World’s largest mutual fund firm raising profile in governance and engagement

The Vanguard Group, the US index fund giant, has become a signatory to the United Nations-backed Principles for Responsible Investment (PRI).

Vanguard, the largest mutual fund firm in the world with $3trn (€2.4trn) under management, is listed as one of the latest signatories on the PRI’s website. The Valley Forge, Pennsylvania-based firm was founded in 1975 and specializes in low-cost mutual funds and exchange traded funds (ETFs). It runs around 280 funds globally and has around 20m investor clients.
It comes as the firm, which is owned by the Vanguard funds themselves and which has more than 14,200 employees globally, has been raising its ESG profile recently.

In a speech last month (Sharing practical governance viewpoints), at the University of Delaware’s 
John Weinberg Center for Corporate Governance, Vanguard’s Chairman and CEO William McNabb explained how the firm, known for its passive investments, cares “a great deal” about governance at the companies it invests in. He pointed out that Vanguard funds own about 5% of every listed US firm – and about 1% of nearly every non-US company.

He said: “And remember, as indexers, we are permanent shareholders. To borrow a phase from Warren Buffett: Our favorite holding period is forever.”

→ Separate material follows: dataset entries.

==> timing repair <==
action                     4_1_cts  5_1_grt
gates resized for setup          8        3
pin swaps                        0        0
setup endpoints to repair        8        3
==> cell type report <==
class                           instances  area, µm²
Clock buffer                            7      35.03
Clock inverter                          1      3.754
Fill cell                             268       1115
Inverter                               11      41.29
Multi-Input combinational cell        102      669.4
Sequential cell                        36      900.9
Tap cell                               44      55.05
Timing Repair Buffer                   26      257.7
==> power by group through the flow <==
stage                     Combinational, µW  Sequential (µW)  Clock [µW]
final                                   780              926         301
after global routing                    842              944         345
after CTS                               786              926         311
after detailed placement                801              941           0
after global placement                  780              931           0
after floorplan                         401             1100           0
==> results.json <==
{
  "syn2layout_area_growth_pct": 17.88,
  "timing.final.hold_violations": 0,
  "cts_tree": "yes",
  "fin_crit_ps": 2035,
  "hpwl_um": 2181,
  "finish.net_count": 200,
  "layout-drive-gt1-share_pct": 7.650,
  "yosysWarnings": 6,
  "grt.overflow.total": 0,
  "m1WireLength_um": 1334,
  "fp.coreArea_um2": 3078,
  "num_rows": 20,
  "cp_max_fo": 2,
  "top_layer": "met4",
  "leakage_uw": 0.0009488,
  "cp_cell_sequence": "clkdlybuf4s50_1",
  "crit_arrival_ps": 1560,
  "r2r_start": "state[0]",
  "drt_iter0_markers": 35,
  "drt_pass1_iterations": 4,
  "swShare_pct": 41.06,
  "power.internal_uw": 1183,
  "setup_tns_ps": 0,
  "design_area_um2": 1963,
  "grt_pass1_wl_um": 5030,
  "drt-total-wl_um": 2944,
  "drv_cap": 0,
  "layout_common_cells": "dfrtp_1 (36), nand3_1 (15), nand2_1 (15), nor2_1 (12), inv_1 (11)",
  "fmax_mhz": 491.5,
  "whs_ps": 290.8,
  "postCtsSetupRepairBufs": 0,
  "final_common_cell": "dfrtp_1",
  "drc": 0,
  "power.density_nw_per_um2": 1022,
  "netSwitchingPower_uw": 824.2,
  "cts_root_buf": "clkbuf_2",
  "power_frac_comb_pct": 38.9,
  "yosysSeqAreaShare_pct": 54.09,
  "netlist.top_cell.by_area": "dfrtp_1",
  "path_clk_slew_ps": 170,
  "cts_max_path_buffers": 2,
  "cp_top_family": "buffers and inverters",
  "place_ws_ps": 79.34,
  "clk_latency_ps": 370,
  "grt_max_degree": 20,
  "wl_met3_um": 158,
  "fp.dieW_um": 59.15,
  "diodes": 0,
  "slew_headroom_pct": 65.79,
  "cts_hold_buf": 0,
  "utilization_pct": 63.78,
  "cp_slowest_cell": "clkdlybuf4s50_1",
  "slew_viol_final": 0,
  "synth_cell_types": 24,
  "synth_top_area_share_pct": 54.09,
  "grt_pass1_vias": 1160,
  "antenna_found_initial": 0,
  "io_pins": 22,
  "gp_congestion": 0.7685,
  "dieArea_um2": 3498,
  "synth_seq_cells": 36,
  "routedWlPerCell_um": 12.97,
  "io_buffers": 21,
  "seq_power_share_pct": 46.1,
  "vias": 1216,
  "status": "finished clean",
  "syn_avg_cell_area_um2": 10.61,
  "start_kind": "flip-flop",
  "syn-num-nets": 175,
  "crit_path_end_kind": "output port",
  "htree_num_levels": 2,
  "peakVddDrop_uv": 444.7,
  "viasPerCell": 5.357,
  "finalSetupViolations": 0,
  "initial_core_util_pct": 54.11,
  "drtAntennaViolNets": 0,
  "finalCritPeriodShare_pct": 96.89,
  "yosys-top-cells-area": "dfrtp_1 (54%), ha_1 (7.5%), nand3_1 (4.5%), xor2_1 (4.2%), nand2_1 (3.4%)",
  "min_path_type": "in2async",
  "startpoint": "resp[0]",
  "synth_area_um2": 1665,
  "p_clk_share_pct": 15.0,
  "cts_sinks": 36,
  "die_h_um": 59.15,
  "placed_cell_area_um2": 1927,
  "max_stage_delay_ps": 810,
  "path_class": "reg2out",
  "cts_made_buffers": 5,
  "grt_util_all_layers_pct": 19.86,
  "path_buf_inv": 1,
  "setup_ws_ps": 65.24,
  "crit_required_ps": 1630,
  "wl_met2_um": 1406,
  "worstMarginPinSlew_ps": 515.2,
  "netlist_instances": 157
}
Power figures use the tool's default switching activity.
--- config.mk ---
export PLATFORM = sky130hd
export DESIGN_NAME = hedios_rx_packetizer_flat
export DESIGN_NICKNAME = d
export VERILOG_FILES = /design/src/rtl/hedios_pkg.sv /design/src/rtl/hedios_rx_packetizer_if.sv /design/src/rtl/hedios_packet_fifo.sv /design/src/rtl/hedios_rx_packetizer.sv /design/src/flat_wrapper.sv
export SDC_FILE = /design/constraint.sdc
export NUM_CORES = 1
export LEC_CHECK = 0
export ABC_AREA = 1
export CORE_UTILIZATION = 50
export CTS_CLUSTER_SIZE = 8
export DETAILED_ROUTE_END_ITERATION = 10
export GPL_TIMING_DRIVEN = 1
export HOLD_SLACK_MARGIN = 0.15
export PLACE_DENSITY = 0.67
export SYNTH_ARGS = -nofsm -noshare
export SYNTH_HDL_FRONTEND = slang
export SYNTH_SLANG_ARGS = --single-unit
export TNS_END_PERCENT = 50
--- constraint.sdc ---
create_clock -name clk -period 7.05 [get_ports clk]
set_input_delay 1.41 -clock clk [delete_from_list [all_inputs] [get_ports clk]]
set_output_delay 1.41 -clock clk [all_outputs]
set_load 0.02 [all_outputs]
--- src/rtl/hedios_pkg.sv ---
// Shared Hedios link types: packet layout and receive-assembler states.
package hedios_pkg;

    localparam int HEDIOS_PACKET_BYTES = 5;

    typedef struct packed {
        logic [7:0]  command;
        logic [31:0] data;
    } hedios_packet_t;

    typedef enum logic {
        WAIT_CMD,
        COLLECT
    } asm_state_t;

endpackage

--- src/rtl/hedios_rx_packetizer_if.sv ---
// Byte-stream input and packet-FIFO controller side of the Hedios receive packetizer.
interface hedios_rx_packetizer_if;

    logic        byte_valid;
    logic [7:0]  byte_data;
    logic        rx_pop_packet;
    logic        lost_clear;
    logic        rx_empty;
    logic        rx_full;
    logic        rx_lost_data;
    logic [7:0]  rx_command;
    logic [31:0] rx_data;
    logic [7:0]  frame_error_count;

    modport master (
        output byte_valid, byte_data, rx_pop_packet, lost_clear,
        input  rx_empty, rx_full, rx_lost_data, rx_command, rx_data, frame_error_count
    );

    modport slave (
        input  byte_valid, byte_data, rx_pop_packet, lost_clear,
        output rx_empty, rx_full, rx_lost_data, rx_command, rx_data, frame_error_count
    );

endinterface

--- src/rtl/hedios_packet_fifo.sv ---
// Synchronous packet FIFO with registered read; a push into a full FIFO is
// accepted when a pop retires the head entry in the same cycle.
module hedios_packet_fifo
    import hedios_pkg::*;
#(
    parameter int FIFO_DEPTH = 8
) (
    input  logic                      clk,
    input  logic                      rst_n,
    input  logic                      push,
    input  hedios_packet_t            push_pkt,
    input  logic                      pop,
    output hedios_packet_t            rd_pkt,
    output logic [$clog2(FIFO_DEPTH):0] count,
    output logic                      empty,
    output logic                      full
);

    localparam int AW = $clog2(FIFO_DEPTH);
    localparam int CW = AW + 1;

    hedios_packet_t mem [FIFO_DEPTH];

    logic [AW-1:0]  wr_ptr_reg;
    logic [AW-1:0]  rd_ptr_reg;
    logic [CW-1:0]  count_reg;
    logic [CW-1:0]  count_next;
    logic           empty_reg;
    logic           full_reg;
    hedios_packet_t rd_pkt_reg;
    logic           pop_ok;
    logic           push_ok;

    assign pop_ok  = pop && (count_reg != '0);
    assign push_ok = push && ((count_reg < CW'(FIFO_DEPTH)) || pop_ok);

    always_comb begin
        count_next = count_reg;
        if (push_ok && !pop_ok) begin
            count_next = count_reg + CW'(1);
        end else if (!push_ok && pop_ok) begin
            count_next = count_reg - CW'(1);
        end
    end

    // Storage carries no reset so it maps onto block RAM.
    always_ff @(posedge clk) begin
        if (push_ok) begin
            mem[wr_ptr_reg] <= push_pkt;
        end
    end

    always_ff @(posedge clk or negedge rst_n) begin
        if (!rst_n) begin
            wr_ptr_reg <= '0;
            rd_ptr_reg <= '0;
            count_reg  <= '0;
            empty_reg  <= 1'b1;
            full_reg   <= 1'b0;
            rd_pkt_reg <= '0;
        end else begin
            count_reg <= count_next;
            empty_reg <= (count_next == '0);
            full_reg  <= (count_next == CW'(FIFO_DEPTH));
            if (push_ok) begin
                wr_ptr_reg <= wr_ptr_reg + AW'(1);
            end
            if (pop_ok) begin
                rd_pkt_reg <= mem[rd_ptr_reg];
                rd_ptr_reg <= rd_ptr_reg + AW'(1);
            end
        end
    end

    assign rd_pkt = rd_pkt_reg;
    assign count  = count_reg;
    assign empty  = empty_reg;
    assign full   = full_reg;

endmodule

--- src/rtl/hedios_rx_packetizer.sv ---
// Hedios receive framing: assembles 5-byte packets from the UART byte stream,
// drops stalled partial packets on inter-byte timeout and queues complete ones.
module hedios_rx_packetizer
    import hedios_pkg::*;
#(
    parameter int FIFO_DEPTH     = 8,
    parameter int TIMEOUT_CYCLES = 100000
) (
    input  logic                  clk,
    input  logic                  rst_n,
    hedios_rx_packetizer_if.slave bus
);

    localparam int         TW       = $clog2(TIMEOUT_CYCLES + 1);
    localparam int         CW       = $clog2(FIFO_DEPTH) + 1;
    localparam logic [2:0] LAST_IDX = 3'(HEDIOS_PACKET_BYTES - 1);

    asm_state_t     state_reg, state_next;
    logic [2:0]     idx_reg, idx_next;
    logic [7:0]     cmd_reg, cmd_next;
    logic [23:0]    data_reg, data_next;
    logic [TW-1:0]  tcount_reg, tcount_next;
    logic [7:0]     fec_reg, fec_next;
    logic           lost_reg, lost_next;
    logic           pkt_push;
    logic           drop;
    logic [2:0]     lane_sel;
    hedios_packet_t push_pkt;
    hedios_packet_t rd_pkt;
    logic [CW-1:0]  fifo_count;
    logic           fifo_empty;
    logic           fifo_full;

    // Data bytes 1..3 are staged; byte 4 feeds the packet directly.
    genvar gi;
    generate
        for (gi = 0; gi < 3; gi++) begin : g_lane
            assign lane_sel[gi] = (idx_reg == 3'(gi + 1));
        end
    endgenerate

    always_comb begin
        state_next  = state_reg;
        idx_next    = idx_reg;
        cmd_next    = cmd_reg;
        data_next   = data_reg;
        tcount_next = tcount_reg;
        fec_next    = fec_reg;
        pkt_push    = 1'b0;
        case (state_reg)
            WAIT_CMD: begin
                if (bus.byte_valid) begin
                    cmd_next    = bus.byte_data;
                    idx_next    = 3'd1;
                    tcount_next = '0;
                    state_next  = COLLECT;
                end
            end
            COLLECT: begin
                if (bus.byte_valid) begin
                    tcount_next = '0;
                    if (idx_reg == LAST_IDX) begin
                        pkt_push   = 1'b1;
                        state_next = WAIT_CMD;
                    end else begin
                        for (int i = 0; i < 3; i++) begin
                            if (lane_sel[i]) begin
                                data_next[8*i +: 8] = bus.byte_data;
                            end
                        end
                        idx_next = idx_reg + 3'd1;
                    end
                end else if (tcount_reg == TW'(TIMEOUT_CYCLES - 1)) begin
                    // Fires on the TIMEOUT_CYCLES-th consecutive idle cycle.
                    tcount_next = '0;
                    state_next  = WAIT_CMD;
                    if (fec_reg != 8'hFF) begin
                        fec_next = fec_reg + 8'd1;
                    end
                end else begin
                    tcount_next = tcount_reg + TW'(1);
                end
            end
            default: state_next = WAIT_CMD;
        endcase
    end

    assign push_pkt  = '{command: cmd_reg, data: {bus.byte_data, data_reg}};
    assign drop      = pkt_push && (fifo_count == CW'(FIFO_DEPTH))
                       && !(bus.rx_pop_packet && !fifo_empty);
    assign lost_next = drop ? 1'b1 : (bus.lost_clear ? 1'b0 : lost_reg);

    always_ff @(posedge clk or negedge rst_n) begin
        if (!rst_n) begin
            state_reg  <= WAIT_CMD;
            idx_reg    <= '0;
            cmd_reg    <= '0;
            data_reg   <= '0;
            tcount_reg <= '0;
            fec_reg    <= '0;
            lost_reg   <= 1'b0;
        end else begin
            state_reg  <= state_next;
            idx_reg    <= idx_next;
            cmd_reg    <= cmd_next;
            data_reg   <= data_next;
            tcount_reg <= tcount_next;
            fec_reg    <= fec_next;
            lost_reg   <= lost_next;
        end
    end

    hedios_packet_fifo #(
        .FIFO_DEPTH(FIFO_DEPTH)
    ) u_fifo (
        .clk      (clk),
        .rst_n    (rst_n),
        .push     (pkt_push),
        .push_pkt (push_pkt),
        .pop      (bus.rx_pop_packet),
        .rd_pkt   (rd_pkt),
        .count    (fifo_count),
        .empty    (fifo_empty),
        .full     (fifo_full)
    );

    assign bus.rx_empty          = fifo_empty;
    assign bus.rx_full           = fifo_full;
    assign bus.rx_lost_data      = lost_reg;
    assign bus.rx_command        = rd_pkt.command;
    assign bus.rx_data           = rd_pkt.data;
    assign bus.frame_error_count = fec_reg;

endmodule

--- src/flat_wrapper.sv ---
// flat-port wrapper written by rule: the top's interface ports become plain ports
module hedios_rx_packetizer_flat import hedios_pkg::*;
#(
    parameter int FIFO_DEPTH     = 8,
    parameter int TIMEOUT_CYCLES = 100000
)
  (clk, rst_n, bus_byte_valid, bus_byte_data, bus_rx_pop_packet, bus_lost_clear, bus_rx_empty, bus_rx_full, bus_rx_lost_data, bus_rx_command, bus_rx_data, bus_frame_error_count);
  hedios_rx_packetizer_if bus_i ();
  input  logic clk;
  input  logic rst_n;
  input wire logic [$bits(bus_i.byte_valid)-1:0] bus_byte_valid;
  input wire logic [$bits(bus_i.byte_data)-1:0] bus_byte_data;
  input wire logic [$bits(bus_i.rx_pop_packet)-1:0] bus_rx_pop_packet;
  input wire logic [$bits(bus_i.lost_clear)-1:0] bus_lost_clear;
  output wire logic [$bits(bus_i.rx_empty)-1:0] bus_rx_empty;
  output wire logic [$bits(bus_i.rx_full)-1:0] bus_rx_full;
  output wire logic [$bits(bus_i.rx_lost_data)-1:0] bus_rx_lost_data;
  output wire logic [$bits(bus_i.rx_command)-1:0] bus_rx_command;
  output wire logic [$bits(bus_i.rx_data)-1:0] bus_rx_data;
  output wire logic [$bits(bus_i.frame_error_count)-1:0] bus_frame_error_count;
  assign bus_i.byte_valid = bus_byte_valid;
  assign bus_i.byte_data = bus_byte_data;
  assign bus_i.rx_pop_packet = bus_rx_pop_packet;
  assign bus_i.lost_clear = bus_lost_clear;
  assign bus_rx_empty = bus_i.rx_empty;
  assign bus_rx_full = bus_i.rx_full;
  assign bus_rx_lost_data = bus_i.rx_lost_data;
  assign bus_rx_command = bus_i.rx_command;
  assign bus_rx_data = bus_i.rx_data;
  assign bus_frame_error_count = bus_i.frame_error_count;
  hedios_rx_packetizer #(.FIFO_DEPTH(FIFO_DEPTH), .TIMEOUT_CYCLES(TIMEOUT_CYCLES)) u_core (.clk(clk), .rst_n(rst_n), .bus(bus_i));
endmodule
==> impl_metrics.env <==
export IMPL_drc=0
export IMPL_netlist_instances=1416
export IMPL_yosys_top_cells_count="edfxtp_1 (320), nor2_1 (224), nand2_1 (192)"
export IMPL_power_density_mw_per_mm2=414
export IMPL_fmax_mhz=276
export IMPL_via_per_inst=5.68
export IMPL_postRouteAntennaNets=0
export IMPL_synth_seq_cells=434
export IMPL_grt_pass1_wl_um=61300
export IMPL_die_x_um=188
export IMPL_worstHoldPathType="flop to flop"
export IMPL_num_io_pins=64
export IMPL_syn_area_mm2=0.0173
export IMPL_antenna_found_initial=0
export IMPL_rrSetupSlack_ns=3.87
export IMPL_syn_nets=1440
export IMPL_setup_tns_final_ns=0
export IMPL_switching_power_mw=2.78
export IMPL_p_leak_nw=7.18
export IMPL_h_tree_depth=2
export IMPL_vdd_drop_max_mv=0.271
export IMPL_syn_area_per_cell_um2=12.2
export IMPL_rsz0062_at_grt="false"
export IMPL_ys_flop_type="edfxtp_1"
export IMPL_yosysTopAreaCellShare_pct=55.7
export IMPL_hold_end="u_core.u_fifo.rd_pkt[4]$_DFFE_PN0P_"
export IMPL_maxSlewHeadroom_pct=24.3
export IMPL_numPlacedInstances=1866
export IMPL_yosysTopAreaCell="edfxtp_1"
export IMPL_cts_root_buf="clkbuf_16"
export IMPL_die_h_um=188
export IMPL_drtPass1Iterations=5
export IMPL_crit_required_ns=7.29
export IMPL_hold_slack_ns=0.474
export IMPL_combinationalPowerShare_pct=24.6
export IMPL_grt_max_degree=109
export IMPL_reg2regPathDepth=6
export IMPL_worstReg2RegEnd="u_core.u_fifo.rd_pkt[11]$_DFFE_PN0P_"
export IMPL_outcome="finished clean"
export IMPL_critPathKind="input port to flop"
export IMPL_vias=11240
export IMPL_insertion_delay_ns=0.60
export IMPL_coreArea_mm2=0.0338
export IMPL_cts_sinks=434
export IMPL_antennaDiodeCount=0
export IMPL_min_path_cells=2
export IMPL_seq_power_share_pct=43.3
export IMPL_period_share_pct=51.5
export IMPL_pre_cts_ws_ns=2.82
export IMPL_grt_pass1_vias=11248
export IMPL_fin_crit_ns=3.63
export IMPL_ys_types=36
export IMPL_path_max_fanout=23
export IMPL_setup_violations=0
export IMPL_end_kind="flop"
export IMPL_p_int_mw=5.52
export IMPL_nets=1504
export IMPL_worstHoldStart="u_core.u_fifo.rd_pkt[4]$_DFFE_PN0P_"
export IMPL_wl_um=38900
export IMPL_worst_slack_ns=3.42
export IMPL_p_clk_share_pct=32.1
export IMPL_stdcell_count=1980
export IMPL_maxCapViolCount=0
export IMPL_wl_per_cell_um=19.6
export IMPL_cp_start_kind="input port"
export IMPL_p_sw_share_pct=33.5
export IMPL_io_buffers=63
export IMPL_drt_iter0_markers=1069
export IMPL_ctsHoldBuffers=0
export IMPL_drive_gt1_share_pct=8.29
export IMPL_async_flop_share_pct=26.3
export IMPL_hold_violations=0
export IMPL_cts_setup_buffers=0
export IMPL_regToRegStartpoint="u_core.u_fifo.rd_ptr_reg[0]$_DFFE_PN0P_"
export IMPL_finClkSkew_ns=0.0163
export IMPL_drv_slew=0
export IMPL_max_slew_worst_pin_slew_ns=1.14
export IMPL_yosysWarnings=0
export IMPL_cts_buffers=60
export IMPL_grt_overflow_total=0
export IMPL_fin_area_mm2=0.0201
export IMPL_grt_usage_pct=22.3
export IMPL_cts_path_max_buffers=3
export IMPL_cts_resized=0
export IMPL_dp_hpwl_um=20100
export IMPL_rows=67
export IMPL_cts_tree="yes"
export IMPL_worstPathArrival_ns=3.87
export IMPL_yosysMostFrequentCell="edfxtp_1"
export IMPL_largest_register_ffs=320
export IMPL_gp_routability_congestion=0.851
export IMPL_synth_area_top_cells="edfxtp_1 (56%), dfrtp_1 (16%), o21ai_0 (5.4%)"
export IMPL_dieArea_mm2=0.0353
export IMPL_clkTransAtPathRegs_ns=0.05
export IMPL_area_growth_pct=16.3
export IMPL_dpl_cell_area_mm2=0.0183
export IMPL_utilization_pct=59.4
export IMPL_ys_seq_area_share_pct=72.2
export IMPL_start_util_pct=51.1
export IMPL_synth_edf_count=320
export IMPL_power_total_mw=8.30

He spoke of the importance of independent oversight and board composition, accountability, annual director elections and “sensible compensation tied to performance” – placing an emphasis on engagement. The firm sent out 923 letters to US companies in 2013 –of which 358 requested specific governance changes.

So far about 80 companies have adopted substantive changes (without having to go through a shareholder proposal), he added. McNabb also put forward the idea of creating ‘Shareholder Relations Committees’ on boards, to solicit investor views.

“As indexers, we are permanent shareholders”

Vanguard is also backing the new Shareholder-Director Exchange (SDX) initiative, which aims to be a platform for engagement about corporate governance and other important issues facing listed US companies. The firm’s Principal and Fund Controller, Glenn Booraem, sits on the SDX Working Group. “It’s a wonderful idea, and it has great promise,” said McNabb.

In February, sustainability advocacy group Ceres said Vanguard was among nine major fund providers that failed to support even a single climate-related resolution at company AGMs in 2013 (the others were BlackRock, BNY Mellon, Columbia, Fidelity, ING, Lord Abbett, Pioneer and Putnam). Ceres said Vanguard is the only provider that has never cast a single vote in support of a climate-related resolution in the past 10 years.

Other new signatories to the PRI include Sweden’s Skandia, Boston-based fixed income firm Longfellow Investment Management, Stichting Total Pensioenfonds Nederland, the Dutch pension fund of oil firm Total, SRI firm Green Century Capital Management and the University of St. Andrews in Scotland.